Mr Martin's memo states: "As the time approached for Shirley to give evidence against Murphy, Shirley became more and more erratic and quite fearful but she remained determined.
"During the evening, there was a visitor. The visitor came upstairs alone but there was someone unidentified waiting in a car downstairs. (The visitor) was wearing a scarf around her hair and had a big coat on. Shirley then took (the visitor) into a bedroom and spoke to her privately for more than half an hour.
"When (the visitor) was going through the flat to leave, Mary Anne came and joined her and Shirley. Other family members were present. (The visitor) was insisting that Shirley take something from her and Shirley said no, she didn't want it and was definitely going to court.
"She said: 'Well Shirley, you know what we've spoken about. I think I should leave this with you because you know what'll happen'.
"The conversation went on for a few minutes and then Shirley accepted the small item that (the visitor) gave her.
"Mary Anne didn't see it but it was too small to be much other than tablets and her mother's history of abuse of tablets continued to that conclusion.
"Mary Anne remembers that later that night there was a big fight between her father and Shirley about what had been given to her . . . Shirley's denials that she had been given pills did not convince the family, who were sure that Shirley now had some medication she could take.
"An unsuccessful search of the flat was conducted. When asked to show what she had been given, Shirley's refusal indicated it was tablets. Mary Anne says she and her sister stayed up as late as they could to keep an eye on their mother but eventually they went to bed."

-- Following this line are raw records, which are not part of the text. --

===== config.mk =====
export PLATFORM = sky130hd
export DESIGN_NAME = t03_bus_arbiter
export DESIGN_NICKNAME = d
export VERILOG_FILES = /design/src/rtl/t03_bus_arbiter.sv
export SDC_FILE = /design/constraint.sdc
export NUM_CORES = 1
export LEC_CHECK = 0
export CAP_MARGIN = 15
export CELL_PAD_IN_SITES_DETAIL_PLACEMENT = 1
export CELL_PAD_IN_SITES_GLOBAL_PLACEMENT = 2
export CORE_MARGIN = 2
export CORE_UTILIZATION = 23
export DETAILED_ROUTE_END_ITERATION = 8
export PLACE_DENSITY_LB_ADDON = 0.1
export SYNTH_ARGS = -nofsm -noshare
export SYNTH_HDL_FRONTEND = slang
export SYNTH_SLANG_ARGS = --single-unit

===== constraint.sdc =====
create_clock -name clock -period 2.2 [get_ports clock]
set_input_delay 0.33 -clock clock [delete_from_list [all_inputs] [get_ports clock]]
set_output_delay 0.33 -clock clock [all_outputs]
set_load 0.005 [all_outputs]

===== src/rtl/t03_bus_arbiter.sv =====
// Two-port bus arbiter: the data port wins over instruction fetch, one transaction at a time.
// Each transaction issues a single strobe, waits for busy_o to drop (bounded by TIMEOUT) and returns a one-cycle ack.
module t03_bus_arbiter #(
    parameter int TIMEOUT = 255
) (
    input  logic        clock,
    input  logic        reset,
    input  logic        en,
    input  logic        i_req,
    input  logic [31:0] i_addr,
    input  logic        d_req,
    input  logic        d_we,
    input  logic [31:0] d_addr,
    input  logic [31:0] d_wdata,
    input  logic [3:0]  d_sel,
    input  logic        busy_o,
    input  logic [31:0] cpu_dat_o,
    output logic        read_i,
    output logic        write_i,
    output logic [31:0] adr_i,
    output logic [31:0] cpu_dat_i,
    output logic [3:0]  sel_i,
    output logic        i_ack,
    output logic        d_ack,
    output logic [31:0] i_rdata,
    output logic [31:0] d_rdata,
    output logic        err,
    output logic        grant_d
);

    localparam int CW = (TIMEOUT < 2) ? 2 : $clog2(TIMEOUT + 1);
    localparam logic [CW-1:0] TMAX = CW'(TIMEOUT);

    typedef enum logic [1:0] {IDLE, ISSUE, WAIT, DONE} state_t;

    state_t          state;
    state_t          state_nx;
    logic            owner_d;
    logic            lat_we;
    logic [CW-1:0]   wait_cnt;
    logic            ack_pending;
    logic            grant_data;
    logic            grant_instr;
    logic            wait_ok;
    logic            wait_to;
    logic            finish;
    logic [31:0]     fin_data;

    assign grant_d = owner_d;

    always_ff @(posedge clock) begin
        if (reset) begin
            state <= IDLE;
        end else begin
            state <= state_nx;
        end
    end

    // A timeout ack is raised while already in IDLE; holding off grants for that
    // cycle stops the still-asserted request from being served a second time.
    always_comb begin
        ack_pending = i_ack | d_ack;
        grant_data  = 1'b0;
        grant_instr = 1'b0;
        wait_ok     = 1'b0;
        wait_to     = 1'b0;
        state_nx    = state;
        case (state)
            IDLE: begin
                grant_data  = en && d_req && !ack_pending;
                grant_instr = en && !d_req && i_req && !ack_pending;
                if (grant_data || grant_instr) begin
                    state_nx = ISSUE;
                end
            end
            ISSUE: begin
                state_nx = WAIT;
            end
            WAIT: begin
                wait_ok = !busy_o && (wait_cnt >= CW'(2));
                wait_to = busy_o && (wait_cnt >= TMAX);
                if (wait_ok) begin
                    state_nx = DONE;
                end else if (wait_to) begin
                    state_nx = IDLE;
                end
            end
            DONE: begin
                state_nx = IDLE;
            end
            default: begin
                state_nx = IDLE;
            end
        endcase
        finish   = wait_ok || wait_to;
        fin_data = wait_to ? 32'hFFFF_FFFF : cpu_dat_o;
    end

    always_ff @(posedge clock) begin
        if (reset) begin
            read_i    <= 1'b0;
            write_i   <= 1'b0;
            adr_i     <= 32'h0;
            cpu_dat_i <= 32'h0;
            sel_i     <= 4'h0;
            i_ack     <= 1'b0;
            d_ack     <= 1'b0;
            i_rdata   <= 32'h0;
            d_rdata   <= 32'h0;
            err       <= 1'b0;
            owner_d   <= 1'b0;
            lat_we    <= 1'b0;
            wait_cnt  <= '0;
        end else begin
            read_i  <= 1'b0;
            write_i <= 1'b0;
            i_ack   <= 1'b0;
            d_ack   <= 1'b0;

            if (grant_data) begin
                owner_d   <= 1'b1;
                lat_we    <= d_we;
                adr_i     <= d_addr;
                sel_i     <= d_sel;
                cpu_dat_i <= d_we ? d_wdata : 32'h0;
                read_i    <= !d_we;
                write_i   <= d_we;
            end else if (grant_instr) begin
                owner_d   <= 1'b0;
                lat_we    <= 1'b0;
                adr_i     <= i_addr;
                sel_i     <= 4'hF;
                cpu_dat_i <= 32'h0;
                read_i    <= 1'b1;
            end

            if (state == ISSUE) begin
                wait_cnt <= CW'(1);
            end else if ((state == WAIT) && (wait_cnt < TMAX)) begin
                wait_cnt <= wait_cnt + CW'(1);
            end

            if (finish) begin
                if (wait_to) begin
                    err <= 1'b1;
                end
                if (owner_d) begin
                    d_ack <= 1'b1;
                    if (!lat_we) begin
                        d_rdata <= fin_data;
                    end
                end else begin
                    i_ack   <= 1'b1;
                    i_rdata <= fin_data;
                end
            end
        end
    end

endmodule


# Word level (Yosys, flattened, before mapping)
# Cells that the tools add are included.
[word_totals]
regBits = 149
inputBits = 139
output_inout_bits = 138
elab_cells = 78
[op_classes]
add_sub_neg = 1
magnitude_cmp = 3
eq_ne = 5
mux = 25
bitwise = 5
reduce_logical = 24
[ops]
columns = ["operator", "count"]
rows = [
  ["$mux 32", 6],
  ["$mux 1", 13],
  ["$add 8x1->8 const B", 1],
  ["$ge 8x2->1 const B", 1],
  ["$ge 8x8->1 const B", 1],
  ["$logic_and 1x1->1", 8],
  ["$lt 8x8->1 const B", 1],
  ["$mux 4", 2],
  ["$pmux 2 s4", 1],
  ["$mux 2", 3],
  ["$reduce_and 2->1", 3],
  ["$reduce_or 2->1", 3],
  ["$eq 2x2->1 const B", 2],
  ["$logic_not 1->1", 4],
  ["$not 1->1", 4],
  ["$reduce_bool 2->1", 2],
  ["$ne 3x3->1 const B", 1],
  ["$reduce_and 3->1", 1],
  ["$eq 2x1->1 const B", 1],
  ["$logic_not 2->1", 1],
  ["$logic_or 1x1->1", 2],
  ["$ne 2x2->1 const B", 1],
  ["$or 1x1->1", 1],
]

# Longest topological paths before layout
# Gate-level depths: netlist of the first run.
[logic_depth]
depth_word = 7
mapped_depth = 7

# Worst setup path before layout of the first run
# OpenSTA, ideal clock, no wires.
[synth_path]
kind = "reg-to-reg"
startpoint = "register wait_cnt[1]"
endpoint = "register i_rdata[10]"
setup_time_ps = 60
t_arrival_ps = 1595
required_time_ps = 2140
slack_ps = 545
stages_incl_launch_ff = 7
path_buffers = 1
path_cell_list = "dfxtp_1 > ha_1 > and3_1 > nand2_4 > o41ai_4 > buf_6 > o221a_1"
[synth_between]
elab_chain_cells = 5
word_cells_on_any_way = 9
cone_classes = "order compare: 2; mux: 3; reduce/logical: 4"
[synth_lines]
columns = ["element", "line", "text"]
rows = [
  ["start: declaration", "40", "logic [CW-1:0] wait_cnt;"],
  ["start signal: assignment", "140", "wait_cnt <= wait_cnt + CW'(1);"],
  ["$ge 8x2->1 or $ge 8x8->1 (tied branches)", "80, 81", ""],
  ["$logic_and 1x1->1 (on tied branches)", "80, 81", ""],
  ["$mux 1", "68", "case (state)"],
  ["$logic_or 1x1->1", "95", "finish = wait_ok || wait_to;"],
  ["$reduce_and 2->1 (no line)", "-", ""],
  ["end signal: assignment", "154", "i_rdata <= fin_data;"],
  ["end: declaration", "25", "output logic [31:0] i_rdata,"],
]
# Parallel ways exist; a longest one is shown, timed or not.
# A chain may end at the register's enable or synchronous reset.

# Final worst setup path of the first run
[layout_path]
startpoint = "register wait_cnt[0]"
endpoint = "register d_rdata[7]"
[layout_between]
elab_chain_cells = 5
word_cells_on_any_way = 9
cone_classes = "order compare: 2; mux: 3; reduce/logical: 4"
[layout_lines]
columns = ["element", "line", "text"]
rows = [
  ["$ge 8x2->1 or $ge 8x8->1 (tied branches)", "80, 81", ""],
  ["$logic_and 1x1->1 (on tied branches)", "80, 81", ""],
  ["$mux 1", "68", ""],
  ["$logic_or 1x1->1", "95", ""],
  ["$reduce_and 3->1 (no line)", "-", ""],
  ["end signal: assignment", "150", "d_rdata <= fin_data;"],
  ["end: declaration", "26", "output logic [31:0] d_rdata,"],
]
# Parallel ways exist; a longest one is shown, timed or not.

==> out/results.txt, run 1 <==
number of warnings reported in the yosys synthesis log: 0
post-layout minimum cycle time: 2.02 ns
pre-CTS WS: 0.0438 ns
total routing resource utilization after global routing: 16.8%
mux contribution to synthesized area: 0%
register bit total from synthesis: 149
placed instance area: 8820 um^2
adder-cell share of the synthesized area: 0.441%
vias after detailed routing: 5390
aggregate routed wire length: 21800 um
Cell Count Post-Placement: 1116
XOR/XNOR Fraction of Synth Area: 0.463%
proportion of layout cells with a drive suffix above 1: 10.2%
count of H-tree levels built during CTS: 4
Final setup violation count: 0
final worst-path setup slack: 0.182 ns
Max Clock Freq: 496 MHz
count of placed standard cells in the final layout, fillers left out: 1150
count of cell types in the netlist: 49
type of the tightest min-delay check: primary input to flop
Final Cell Area: 9420 um^2
relative max-transition margin: 62.9%
Max clock buf depth: 2
gp weighted congestion: 0.739
count leader, synth: dfxtp_1
share of the yosys chip area belonging to registers: 52.5%
worst ir drop on vdd: 464 uV
critical path launch point type: flop
number of antenna violations at the first check in global routing: 1
count of buffers from port buffering: 276
placeable core region: 24200 um^2
Cells after Synth: 548
RSZ-0062 raised after global routing: false
transition time of the tightest slew-check pin: 0.557 ns
post-CTS setup buffer count: 0
DRC Markers: 0
footprint of the multi-input gates: 2440 um^2
detailed route wirelength on metal3: 1720 um
clock-pin slew of the registers on the worst-case setup and hold paths: 0.07 ns
post-synth top area cell: dfxtp_1
# fillers: 2651
CTS tree: done
CTS buffer count: 17
Max Used Layer: met4
Post-synth EDFFs: 0
Layout Area Growth over Synthesis: 66.0%
clock root buffer: clkbuf_16
die area: 26000 um^2
Post-Syn Area per Cell: 10.4 um^2
first-iteration detailed-routing DRC count: 228
vias per std cell: 4.69
result of the run: complete, no violations
number of rows in the core area: 57
number of max-slew violations in the final report: 0
worst hold slack: 0.416 ns
Post-DP HPWL: 15700 um
endpoint type of the worst setup path: flop
Leakage: 3.35 nW
met1 routed wirelength after detailed routing: 9260 um
NumNets Final: 952
simple-gate share of the synthesized area: 12.1%
final period utilization: 91.7%
Final Hold Fails: 0
Syn Nets: 689
cell area after synthesis: 5680 um^2
count of clock tree sinks: 149
pwr/cell area: 716 nW/um^2
clock network latency to the later pin of the worst-skew pair: 0.42 ns
dominant register cell in the synthesized netlist: dfxtp_1
horizontal die dimension: 161 um
antenna-violating nets left: 0
Area contributors post-synth: dfxtp_1, o221a_1, nor2_1
compound-cell area share of the yosys netlist: 29.5%
grt ovf: 0
Worst Path Arrival: 2.33 ns
total power: 6.75 mW
Final TNS setup: 0 ns
Worst EP required: 2.51 ns
max cap viols: 0
detailed-router iteration count before antenna repair: 4
share of synthesized flip-flops with an asynchronous set or reset: 0%
met2 wire length: 10500 um
wire length of the first global-routing pass: 34100 um
Worst Path Class, Setup: flop to flop
pin count of the biggest net entering global routing: 65
largest family of logic cells by synthesized area: compound AO/OA/AOI/OAI gates
ranking of synthesized cells by instance count: dfxtp_1, nor2_1, o221a_1
top-area cell type share of the netlist area: 52.5%
Fin Clk Skew: 0.0105 ns
number of global-route vias before repair: 5818
height of the die: 161 um
I/O pin count: 277
Max FO, Critical Path: 32
area of all sequential standard cells: 2980 um^2
effective utilization at floorplan: 23.4%
share of the core filled with cells in the final layout: 38.9%
WL/cell: 18.9 um
worst max-delay path, stage by stage (launching register included):
cell and delay, ns:
dfxtp_1 0.42, inv_1 0.07, ha_1 0.20, nor4_2 0.28, a211o_2 0.31, o21ai_2 0.07
buf_4 0.25, o221a_1 0.28
timing repair:
item / in CTS / in global routing
endpoints found under the setup margin: 0 / 32
hold buffers: 0 / 0
gates resized for setup: 0 / 1
worst paths after layout:
check,start,end,slack [ns],depth (start not counted)
hold reg to reg,cpu_dat_i[22]$_SDFFE_PP0P_,cpu_dat_i[22]$_SDFFE_PP0P_,0.48,1
setup / recovery,wait_cnt[0]$_SDFFE_PP0P_,d_rdata[7]$_SDFFE_PP0P_,0.18,7
setup reg to reg,wait_cnt[0]$_SDFFE_PP0P_,d_rdata[7]$_SDFFE_PP0P_,0.18,7
hold / removal,reset,state[1]$_SDFFE_PP0P_,0.42,2
where the power goes:
part | total [mW] | switching (mW) | internal [mW]
sequential | 2.87 | 0.0682 | 2.80
combinational | 0.922 | 0.391 | 0.531
clock | 2.96 | 1.25 | 1.70
total | 6.75 | 1.71 | 5.03
layout make-up:
type / instances / area share (%)
Inverter: 6 / 0.239
Multi-Input combinational cell: 342 / 25.9
Clock inverter: 14 / 1.74
Clock buffer: 18 / 4.55
Antenna cell: 2 / 0.0531
Tap cell: 324 / 4.30
Timing Repair Buffer: 295 / 31.6
Sequential cell: 149 / 31.7
registers in the layout (all words and copies together) (netlist names):
name	cells
adr_i	32
cpu_dat_i	32
d_rdata	32
i_rdata	32
wait_cnt	8
sel_i	4
state	2
d_ack	1
err	1
grant_d	1
i_ack	1
lat_we	1
read_i	1
write_i	1
placed cells by master (no fill, tap or decap), types with 2 or more instances in the layout:
| master | n |
|---|---|
| clkdlybuf4s50_1 | 275 |
| dfxtp_1 | 149 |
| nor2_1 | 79 |
| o221a_1 | 62 |
| nand2_1 | 37 |
| o21ai_0 | 33 |
| a22o_1 | 32 |
| a211oi_1 | 20 |
| clkbuf_16 | 17 |
| a211oi_2 | 15 |
| buf_4 | 13 |
| a21oi_1 | 8 |
| buf_12 | 6 |
| inv_1 | 5 |
| nand3_1 | 5 |
| inv_6 | 5 |
| o22ai_1 | 4 |
| and3_1 | 3 |
| nor3_1 | 3 |
| clkinvlp_4 | 3 |
| clkinv_4 | 3 |
| diode_2 | 2 |
| nor4_2 | 2 |
| nand2b_1 | 2 |
| o221a_2 | 2 |
| or2_2 | 2 |
| nand4_1 | 2 |
| xnor2_1 | 2 |
| a31oi_1 | 2 |
| nor4_1 | 2 |
| ha_1 | 2 |
| bufinv_16 | 2 |
metal layers:
metal | up-vias | GRT usage, %
met5 | - | 0
met4 | 0 | 4.10
met3 | 18 | 6.01
met2 | 177 | 28.8
met1 | 2616 | 20.1
li1 | 2579 | -
cell families after synthesis:
group | Yosys count
compound gates | 186
xor+xnor | 3
fa+ha+maj | 2
buf+inv | 57
flops | 149
simple gates | 151
(Power assumes the default switching activity.)
==> run 2: changes to the inputs <==
RECOVER_POWER = 25   (was not set)
==> out/results.txt, run 2 (same netlist as run 1, synthesis figures left out) <==
result of the run: complete, no violations
max cap viols: 0 (unchanged)
count of clock tree sinks: 149 (unchanged)
clock-pin slew of the registers on the worst-case setup and hold paths: 0.07 ns (about the same)
Layout Area Growth over Synthesis: 65.6%
first-iteration detailed-routing DRC count: 245 (+7.5%)
proportion of layout cells with a drive suffix above 1: 9.95% (-0.24 points)
count of cells along the worst register-to-register path: 7 (unchanged)
number of global-route vias before repair: 5818 (unchanged)
count of H-tree levels built during CTS: 4 (unchanged)
launching point of the worst reg2reg path: wait_cnt[0]$_SDFFE_PP0P_
NumNets Final: 952 (unchanged)
Max clock buf depth: 2 (unchanged)
transition time of the tightest slew-check pin: 0.707 ns (+0.150 ns)
type of the tightest min-delay check: primary input to flop
Max FO, Critical Path: 32 (unchanged)
pin count of the biggest net entering global routing: 65 (unchanged)
endpoint type of the worst setup path: flop
gp weighted congestion: 0.739 (unchanged)
Final setup violation count: 0 (unchanged)
count of placed standard cells in the final layout, fillers left out: 1151 (+0.087%)
wire length of the first global-routing pass: 34100 um (unchanged)
beginning of the critical path: wait_cnt[0]$_SDFFE_PP0P_
die area: 26000 um^2 (unchanged)
Fin Clk Skew: 0.0108 ns (+0.000254 ns)
Leakage: 3.53 nW (+5.3%)
reg-to-reg critical path endpoint: d_rdata[31]$_SDFFE_PP0P_
Worst Path Arrival: 2.33 ns (about the same)
highest cell delay on the worst timing path: 0.42 ns (about the same)
number of antenna violations at the first check in global routing: 1 (unchanged)
effective utilization at floorplan: 23.4% (unchanged)
share of the core filled with cells in the final layout: 38.8% (-0.083 points)
detailed-router iteration count before antenna repair: 4 (unchanged)
worst-path cell with the longest stage delay: dfxtp_1
relative max-transition margin: 52.9% (-10 points)
CP Capture Point: d_rdata[31]$_SDFFE_PP0P_
top cell family by delay on the critical path: compound AO/OA/AOI/OAI gates
clock network latency to the later pin of the worst-skew pair: 0.42 ns (about the same)
worst hold slack: 0.415 ns (-0.000408 ns)
DRC Markers: 0 (unchanged)
total routing resource utilization after global routing: 16.8% (unchanged)
CP Depth: 7 (unchanged)
height of the die: 161 um (unchanged)
Post-DP HPWL: 15700 um (unchanged)
worst ir drop on vdd: 461 uV (-0.51%)
post-layout minimum cycle time: 2.01 ns (-0.00358 ns)
vias per std cell: 4.70 (+0.30%)
Worst R2R Setup Slack: 0.19 ns (about the same)
Worst Path Class, Setup: flop to flop
Cell Count Post-Placement: 1116 (unchanged)
final period utilization: 91.6% (-0.16 points)
placed instance area: 8820 um^2 (unchanged)
most common library cell in the layout ignoring fill and taps: clkdlybuf4s50_1
# fillers: 2652 (+0.038%)
Max Clock Freq: 496 MHz (+0.18%)
WL/cell: 18.9 um (-0.17%)
pwr/cell area: 715 nW/um^2 (-0.17%)
Final TNS setup: 0 ns (unchanged)
Worst EP required: 2.51 ns (about the same)
count of buffering cells on the critical path with inverters included: 2 (unchanged)
clock root buffer: clkbuf_16
Final Hold Fails: 0 (unchanged)
horizontal die dimension: 161 um (unchanged)
worst min-delay path startpoint: reset
CTS tree: done
antenna-violating nets left: 0 (unchanged)
I/O pin count: 277 (unchanged)
count of buffers from port buffering: 276 (unchanged)
highest-count cells in the layout ignoring fill and taps: clkdlybuf4s50_1, dfxtp_1, nor2_1, o221a_1, dlygate4sd3_1
placeable core region: 24200 um^2 (unchanged)
number of rows in the core area: 57 (unchanged)
Final Cell Area: 9400 um^2 (-0.21%)
grt ovf: 0 (unchanged)
aggregate routed wire length: 21800 um (about the same)
post-CTS setup buffer count: 0 (unchanged)
critical path launch point type: flop
vias after detailed routing: 5411 (+0.39%)
RSZ-0062 raised after global routing: false
cell-by-cell trace of the critical path: inv_1, ha_1, nor4_2, a211o_2, o21ai_2, buf_4, o221a_2
CTS buffer count: 17 (unchanged)
number of max-slew violations in the final report: 0 (unchanged)
==> run 2: cell count changes in the layout (fill, tap and decap cells not counted), sizes merged <==
cell	before	now
buf	20	17
clkbuf	18	21
clkdlybuf4s50	275	215
diode	2	3
dlygate4sd3	0	60
==> run 2: worst register-to-register path: stages, from the launching register on <==
cell     delay (ns)
dfxtp_1        0.42
inv_1          0.07
ha_1           0.20
nor4_2         0.28
a211o_2        0.31
o21ai_2        0.07
buf_4          0.25
o221a_2        0.30
==> run 2: how the worst min path moves through the flow <==
stage / to / slack [ns] / depth (start not counted)
finish: state[1]$_SDFFE_PP0P_ / 0.42 / 2
global route: state[1]$_SDFFE_PP0P_ / 0.46 / 2
CTS: state[1]$_SDFFE_PP0P_ / 0.41 / 2
detailed placement: cpu_dat_i[27]$_SDFFE_PP0P_ / 0.47 / 1
global placement: cpu_dat_i[1]$_SDFFE_PP0P_ / 0.46 / 1
floorplan: cpu_dat_i[10]$_SDFFE_PP0P_ / 0.46 / 1
==> run 2: per-layer routing <==
layer  share of wire, %  GRT usage (%)
met2                 48           28.8
met5                  0              0
met3                8.0           6.01
met4                1.4           4.10
met1                 42           20.1
==> run 2: power by group <==
| part | internal [mW] | leakage, nW | switching, mW |
|---|---|---|---|
| sequential | 2.80 | 1.21 | 0.0663 |
| combinational | 0.509 | 2.04 | 0.390 |
| clock | 1.70 | 0.280 | 1.25 |
| total | 5.01 | 3.53 | 1.71 |
==> run 2: through the flow <==
| step | power [mW] | setup slack (ns) |
|---|---|---|
| 5_1_grt | 7.05 | 0.0511 |
| 4_1_cts | 6.86 | 0.0502 |
| 3_3_place_gp | 3.83 | 0.0685 |
| 2_1_floorplan | 3.26 | 0.545 |
| 3_5_place_dp | 3.86 | 0.0438 |
| 6_report | 6.72 | 0.186 |
==> run 2: area by class of cell <==
cell class	instances	area, um^2	area share [%]
Antenna cell	3	7.51	0.0798
Clock buffer	18	429	4.56
Clock inverter	14	164	1.74
Inverter	6	22.5	0.240
Multi-Input combinational cell	342	2440	25.9
Sequential cell	149	2980	31.7
Tap cell	324	405	4.31
Timing Repair Buffer	295	2950	31.4
==> run 2: what timing repair did <==
action / 4_1_cts / 5_1_grt
hold buffers: 0 / 0
setup endpoints to repair: 0 / 32
gates resized for setup: 0 / 1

Mr Martin's briefing note states of Ms Brifman's disclosures: "It may be that (she) is simply an opportunist, hoping that by telling us what she imagines we want to hear she can gain some advantage, however, she does not present as such. She does not take opportunities obviously available to enhance the story and sometimes the things she says and the way they are remembered have the ring of truth."
He concluded that it would be impossible to progress the investigation, as the recollections of the witnesses were not all consistent and they differed from the 1972 historical record, adding that "police reports which one would expect to see are missing".
Murphy, who stood to lose everything because of Brifman's allegations of endemic corruption, always denied he had anything to do with her death. The Fitzgerald inquiry's final report did not find he was involved in any way. Murphy has died and his daughter did not return calls.
Ms Brifman said she hoped a new book featuring her mother, Three Crooked Kings by Brisbane journalist Matthew Condon, would lead to a resolution of a mystery that had lasted 41 years.
"My mother introduced me to prostitution. But she was a victim herself. The police used my mother and she used them. For my mother's sake, and for history, I would like to know the truth."